- **DATASET EXCERPTS**
-- Opening Marker --
===== config.mk =====
export PLATFORM = sky130hd
export DESIGN_NAME = clipped_filled_circle_raster_core
export DESIGN_NICKNAME = d
export VERILOG_FILES = /design/src/rtl/cfcr_pkg.sv /design/src/rtl/cfcr_csr.sv /design/src/rtl/cfcr_scan.sv /design/src/rtl/cfcr_pixel.sv /design/src/rtl/cfcr_emit.sv /design/src/rtl/clipped_filled_circle_raster_core.sv
export SDC_FILE = /design/constraint.sdc
export NUM_CORES = 2
export LEC_CHECK = 0
export BUFFER_PORTS_ARGS = -buffer_cell sky130_fd_sc_hd__buf_2
export CORE_MARGIN = 8
export CORE_UTILIZATION = 56
export CTS_BUF_LIST = sky130_fd_sc_hd__clkbuf_4
export DETAILED_ROUTE_END_ITERATION = 10
export PLACE_DENSITY = 0.8
export SLEW_MARGIN = 20
export SYNTH_ARGS = -nofsm -noshare
export SYNTH_HDL_FRONTEND = slang
export SYNTH_SLANG_ARGS = --single-unit

===== constraint.sdc =====
create_clock -name clock -period 14.6 [get_ports clock]
set_input_delay 2.92 -clock clock [delete_from_list [all_inputs] [get_ports clock]]
set_output_delay 2.92 -clock clock [all_outputs]
set_load 0.03 [all_outputs]

===== src/rtl/cfcr_pkg.sv =====
package cfcr_pkg;

   // Field widths
   localparam int COORD_W  = 12;
   localparam int RAD_W    = 10;
   localparam int LAYER_W  = 4;
   localparam int GLYPH_W  = 8;
   localparam int COLOR_W  = 16;
   localparam int ADDR_W   = 20;
   localparam int DIMREG_W = 9;
   localparam int CSR_IDX_W = 1;

   // Signed width for the clip math: center +/- radius + 1 never leaves 13 bits
   localparam int CLIP_W = 13;
   // Squared distances and radius squared: 10-bit magnitudes squared
   localparam int SQ_W   = 2 * RAD_W;
   // Raw width times raw height
   localparam int AREA_W = 2 * DIMREG_W;

   localparam int MAX_DIM_DEF    = 256;
   localparam int MAX_LAYERS_DEF = 16;

   localparam logic [DIMREG_W-1:0] DIM_RESET = 9'd64;

   // Command codes
   localparam logic CMD_START = 1'b0;
   localparam logic CMD_STEP  = 1'b1;

   // Register indexes
   localparam logic [CSR_IDX_W-1:0] CSR_SPRITE_WIDTH  = 1'b0;
   localparam logic [CSR_IDX_W-1:0] CSR_SPRITE_HEIGHT = 1'b1;

   // hit: pixel step on a live scan, may write; last: done flag of the word
   typedef struct packed {
      logic hit;
      logic last;
   } stage_ctl_type;

endpackage


===== src/rtl/cfcr_csr.sv =====
module cfcr_csr (
   input  logic                              clock,
   input  logic                              reset,
   input  logic                              csr_wr_en,
   input  logic [cfcr_pkg::CSR_IDX_W-1:0]    csr_index,
   input  logic [cfcr_pkg::DIMREG_W-1:0]     csr_wdata,
   output logic [cfcr_pkg::DIMREG_W-1:0]     sprite_width,
   output logic [cfcr_pkg::DIMREG_W-1:0]     sprite_height,
   output logic [cfcr_pkg::AREA_W-1:0]       sprite_area
);
   import cfcr_pkg::*;

   logic [DIMREG_W-1:0] width_ff, width_in;
   logic [DIMREG_W-1:0] height_ff, height_in;
   logic [AREA_W-1:0]   area_ff, area_in;

   always_comb begin
      width_in  = width_ff;
      height_in = height_ff;
      if (csr_wr_en) begin
         case (csr_index)
            CSR_SPRITE_WIDTH:  width_in  = csr_wdata;
            CSR_SPRITE_HEIGHT: height_in = csr_wdata;
            default: ;
         endcase
      end
      // layer stride, registered from the width and height registers
      area_in = {{(AREA_W-DIMREG_W){1'b0}}, width_ff} *
                {{(AREA_W-DIMREG_W){1'b0}}, height_ff};
   end

   always_ff @(posedge clock) begin
      if (reset) begin
         width_ff  <= DIM_RESET;
         height_ff <= DIM_RESET;
      end else begin
         width_ff  <= width_in;
         height_ff <= height_in;
      end
      area_ff <= area_in;
   end

   assign sprite_width  = width_ff;
   assign sprite_height = height_ff;
   assign sprite_area   = area_ff;

endmodule


===== src/rtl/cfcr_scan.sv =====
module cfcr_scan #(
   parameter int MAX_DIM    = cfcr_pkg::MAX_DIM_DEF,
   parameter int MAX_LAYERS = cfcr_pkg::MAX_LAYERS_DEF
) (
   input  logic                                   clock,
   input  logic                                   reset,
   input  logic                                   req_valid,
   output logic                                   req_ready,
   input  logic                                   req_cmd,
   input  logic signed [cfcr_pkg::COORD_W-1:0]    req_center_x,
   input  logic signed [cfcr_pkg::COORD_W-1:0]    req_center_y,
   input  logic [cfcr_pkg::LAYER_W-1:0]           req_layer,
   input  logic [cfcr_pkg::RAD_W-1:0]             req_radius,
   input  logic [cfcr_pkg::GLYPH_W-1:0]           req_glyph_in,
   input  logic [cfcr_pkg::COLOR_W-1:0]           req_color_in,
   input  logic [cfcr_pkg::DIMREG_W-1:0]          sprite_width,
   input  logic [cfcr_pkg::DIMREG_W-1:0]          sprite_height,
   output logic                                   s1_valid,
   input  logic                                   s1_ready,
   output cfcr_pkg::stage_ctl_type                s1_ctl,
   output logic [$clog2(MAX_DIM+1)-1:0]           s1_col,
   output logic [$clog2(MAX_DIM+1)-1:0]           s1_row,
   output logic [cfcr_pkg::RAD_W-1:0]             s1_adx,
   output logic [cfcr_pkg::RAD_W-1:0]             s1_ady,
   output logic [cfcr_pkg::RAD_W-1:0]             s1_radius,
   output logic [cfcr_pkg::LAYER_W-1:0]           s1_layer,
   output logic [cfcr_pkg::GLYPH_W-1:0]           s1_glyph,
   output logic [cfcr_pkg::COLOR_W-1:0]           s1_color
);
   import cfcr_pkg::*;

   localparam int DIM_W = $clog2(MAX_DIM + 1);

   // scan state
   logic                      busy_ff, busy_in;
   logic [DIM_W-1:0]          col_ff, col_in;
   logic [DIM_W-1:0]          row_ff, row_in;
   logic [DIM_W-1:0]          col_first_ff, col_first_in;
   logic [DIM_W-1:0]          col_limit_ff, col_limit_in;
   logic [DIM_W-1:0]          row_limit_ff, row_limit_in;
   logic signed [COORD_W-1:0] cx_ff, cx_in;
   logic signed [COORD_W-1:0] cy_ff, cy_in;
   logic [RAD_W-1:0]          rad_ff, rad_in;
   logic [LAYER_W-1:0]        layer_ff, layer_in;
   logic [GLYPH_W-1:0]        glyph_ff, glyph_in;
   logic [COLOR_W-1:0]        color_ff, color_in;

   // output stage
   logic                      s1_valid_ff, s1_valid_in;
   stage_ctl_type             s1_ctl_ff, s1_ctl_in;
   logic [DIM_W-1:0]          s1_col_ff, s1_row_ff;
   logic [RAD_W-1:0]          s1_adx_ff, s1_adx_in, s1_ady_ff, s1_ady_in;
   logic [RAD_W-1:0]          s1_radius_ff;
   logic [LAYER_W-1:0]        s1_layer_ff;
   logic [GLYPH_W-1:0]        s1_glyph_ff;
   logic [COLOR_W-1:0]        s1_color_ff;

   logic                      accept;

   // clip math for a start word
   logic signed [CLIP_W-1:0]  cx_ext, cy_ext, rad_ext, w_ext, h_ext, w_eff, h_eff;
   logic signed [CLIP_W-1:0]  row_lo, row_hi, col_lo, col_hi;
   logic signed [CLIP_W-1:0]  row_first, col_first, row_end_c, col_end_c;
   logic signed [CLIP_W-1:0]  row_end, col_end;
   logic                      start_busy;
   logic [LAYER_W-1:0]        layer_sat;

   // step math
   logic signed [CLIP_W-1:0]  col_ext, row_ext, hcx_ext, hcy_ext, dx, dy, adx, ady;
   logic [DIM_W:0]            col_inc, row_inc, row_adv;
   logic                      wrap, last;

   assign accept    = req_valid && req_ready;
   assign req_ready = !s1_valid_ff || s1_ready;

   always_comb begin
      cx_ext  = {{(CLIP_W-COORD_W){req_center_x[COORD_W-1]}}, req_center_x};
      cy_ext  = {{(CLIP_W-COORD_W){req_center_y[COORD_W-1]}}, req_center_y};
      rad_ext = {{(CLIP_W-RAD_W){1'b0}}, req_radius};
      w_ext   = {{(CLIP_W-DIMREG_W){1'b0}}, sprite_width};
      h_ext   = {{(CLIP_W-DIMREG_W){1'b0}}, sprite_height};
      w_eff   = (w_ext > CLIP_W'(MAX_DIM)) ? CLIP_W'(MAX_DIM) : w_ext;
      h_eff   = (h_ext > CLIP_W'(MAX_DIM)) ? CLIP_W'(MAX_DIM) : h_ext;

      row_lo    = cy_ext - rad_ext;
      row_hi    = cy_ext + rad_ext + CLIP_W'(1);
      col_lo    = cx_ext - rad_ext;
      col_hi    = cx_ext + rad_ext + CLIP_W'(1);
      row_first = row_lo[CLIP_W-1] ? '0 : row_lo;
      col_first = col_lo[CLIP_W-1] ? '0 : col_lo;
      row_end_c = (row_hi > h_eff) ? h_eff : row_hi;
      col_end_c = (col_hi > w_eff) ? w_eff : col_hi;
      row_end   = row_end_c[CLIP_W-1] ? '0 : row_end_c;
      col_end   = col_end_c[CLIP_W-1] ? '0 : col_end_c;
      start_busy = (row_first < row_end) && (col_first < col_end);

      layer_sat = (int'(req_layer) > MAX_LAYERS - 1) ? LAYER_W'(MAX_LAYERS - 1)
                                                      : req_layer;

      // distance from the center; inside a live box it never exceeds the radius
      col_ext = {{(CLIP_W-DIM_W){1'b0}}, col_ff};
      row_ext = {{(CLIP_W-DIM_W){1'b0}}, row_ff};
      hcx_ext = {{(CLIP_W-COORD_W){cx_ff[COORD_W-1]}}, cx_ff};
      hcy_ext = {{(CLIP_W-COORD_W){cy_ff[COORD_W-1]}}, cy_ff};
      dx      = col_ext - hcx_ext;
      dy      = row_ext - hcy_ext;
      adx     = dx[CLIP_W-1] ? -dx : dx;
      ady     = dy[CLIP_W-1] ? -dy : dy;

      col_inc = {1'b0, col_ff} + (DIM_W+1)'(1);
      row_inc = {1'b0, row_ff} + (DIM_W+1)'(1);
      wrap    = col_inc >= {1'b0, col_limit_ff};
      row_adv = wrap ? row_inc : {1'b0, row_ff};
      last    = row_adv >= {1'b0, row_limit_ff};
   end

   always_comb begin
      busy_in      = busy_ff;
      col_in       = col_ff;
      row_in       = row_ff;
      col_first_in = col_first_ff;
      col_limit_in = col_limit_ff;
      row_limit_in = row_limit_ff;
      cx_in        = cx_ff;
      cy_in        = cy_ff;
      rad_in       = rad_ff;
      layer_in     = layer_ff;
      glyph_in     = glyph_ff;
      color_in     = color_ff;
      s1_ctl_in    = s1_ctl_ff;
      s1_adx_in    = adx[RAD_W-1:0];
      s1_ady_in    = ady[RAD_W-1:0];
      s1_valid_in  = s1_ready ? 1'b0 : s1_valid_ff;

      if (accept) begin
         s1_valid_in = 1'b1;
         case (req_cmd)
            CMD_START: begin
               busy_in        = start_busy;
               cx_in          = req_center_x;
               cy_in          = req_center_y;
               rad_in         = req_radius;
               layer_in       = layer_sat;
               glyph_in       = req_glyph_in;
               color_in       = req_color_in;
               col_in         = col_first[DIM_W-1:0];
               row_in         = row_first[DIM_W-1:0];
               col_first_in   = col_first[DIM_W-1:0];
               col_limit_in   = col_end[DIM_W-1:0];
               row_limit_in   = row_end[DIM_W-1:0];
               s1_ctl_in.hit  = 1'b0;
               s1_ctl_in.last = !start_busy;
            end
            CMD_STEP: begin
               s1_ctl_in.hit  = busy_ff;
               s1_ctl_in.last = busy_ff ? last : 1'b1;
               if (busy_ff) begin
                  col_in  = wrap ? col_first_ff : col_inc[DIM_W-1:0];
                  row_in  = row_adv[DIM_W-1:0];
                  busy_in = !last;
               end
            end
            default: ;
         endcase
      end
   end

   always_ff @(posedge clock) begin
      if (reset) begin
         busy_ff     <= 1'b0;
         s1_valid_ff <= 1'b0;
      end else begin
         busy_ff     <= busy_in;
         s1_valid_ff <= s1_valid_in;
      end
      col_ff       <= col_in;
      row_ff       <= row_in;
      col_first_ff <= col_first_in;
      col_limit_ff <= col_limit_in;
      row_limit_ff <= row_limit_in;
      cx_ff        <= cx_in;
      cy_ff        <= cy_in;
      rad_ff       <= rad_in;
      layer_ff     <= layer_in;
      glyph_ff     <= glyph_in;
      color_ff     <= color_in;
      // snapshot the pixel being visited before the counters move
      if (accept) begin
         s1_ctl_ff    <= s1_ctl_in;
         s1_col_ff    <= col_ff;
         s1_row_ff    <= row_ff;
         s1_adx_ff    <= s1_adx_in;
         s1_ady_ff    <= s1_ady_in;
         s1_radius_ff <= rad_ff;
         s1_layer_ff  <= layer_ff;
         s1_glyph_ff  <= glyph_ff;
         s1_color_ff  <= color_ff;
      end
   end

   assign s1_valid  = s1_valid_ff;
   assign s1_ctl    = s1_ctl_ff;
   assign s1_col    = s1_col_ff;
   assign s1_row    = s1_row_ff;
   assign s1_adx    = s1_adx_ff;
   assign s1_ady    = s1_ady_ff;
   assign s1_radius = s1_radius_ff;
   assign s1_layer  = s1_layer_ff;
   assign s1_glyph  = s1_glyph_ff;
   assign s1_color  = s1_color_ff;

`ifndef SYNTH
   a_row_in_box: assert property (@(posedge clock) disable iff (reset)
      busy_ff |-> (row_ff < row_limit_ff))
      else $error("scan row outside clipped box while busy");

   a_col_in_box: assert property (@(posedge clock) disable iff (reset)
      busy_ff |-> ((col_ff < col_limit_ff) && (col_first_ff <= col_ff)))
      else $error("scan column outside clipped box while busy");

   a_idle_step: assert property (@(posedge clock) disable iff (reset)
      (accept && (req_cmd == CMD_STEP) && !busy_ff) |=> !busy_ff)
      else $error("step on idle engine started a scan");

   a_start_done: assert property (@(posedge clock) disable iff (reset)
      (accept && (req_cmd == CMD_START)) |=> (busy_ff == !s1_ctl_ff.last))
      else $error("start done flag disagrees with busy");
`endif

endmodule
-- Closing Marker --
- **DIRECTIONS**
Please reproduce, word for word, every line from the line with "done flag disagrees" to the final line above, including both ends.

- **EXERCISE RESPONSE**
      else $error("start done flag disagrees with busy");
`endif

endmodule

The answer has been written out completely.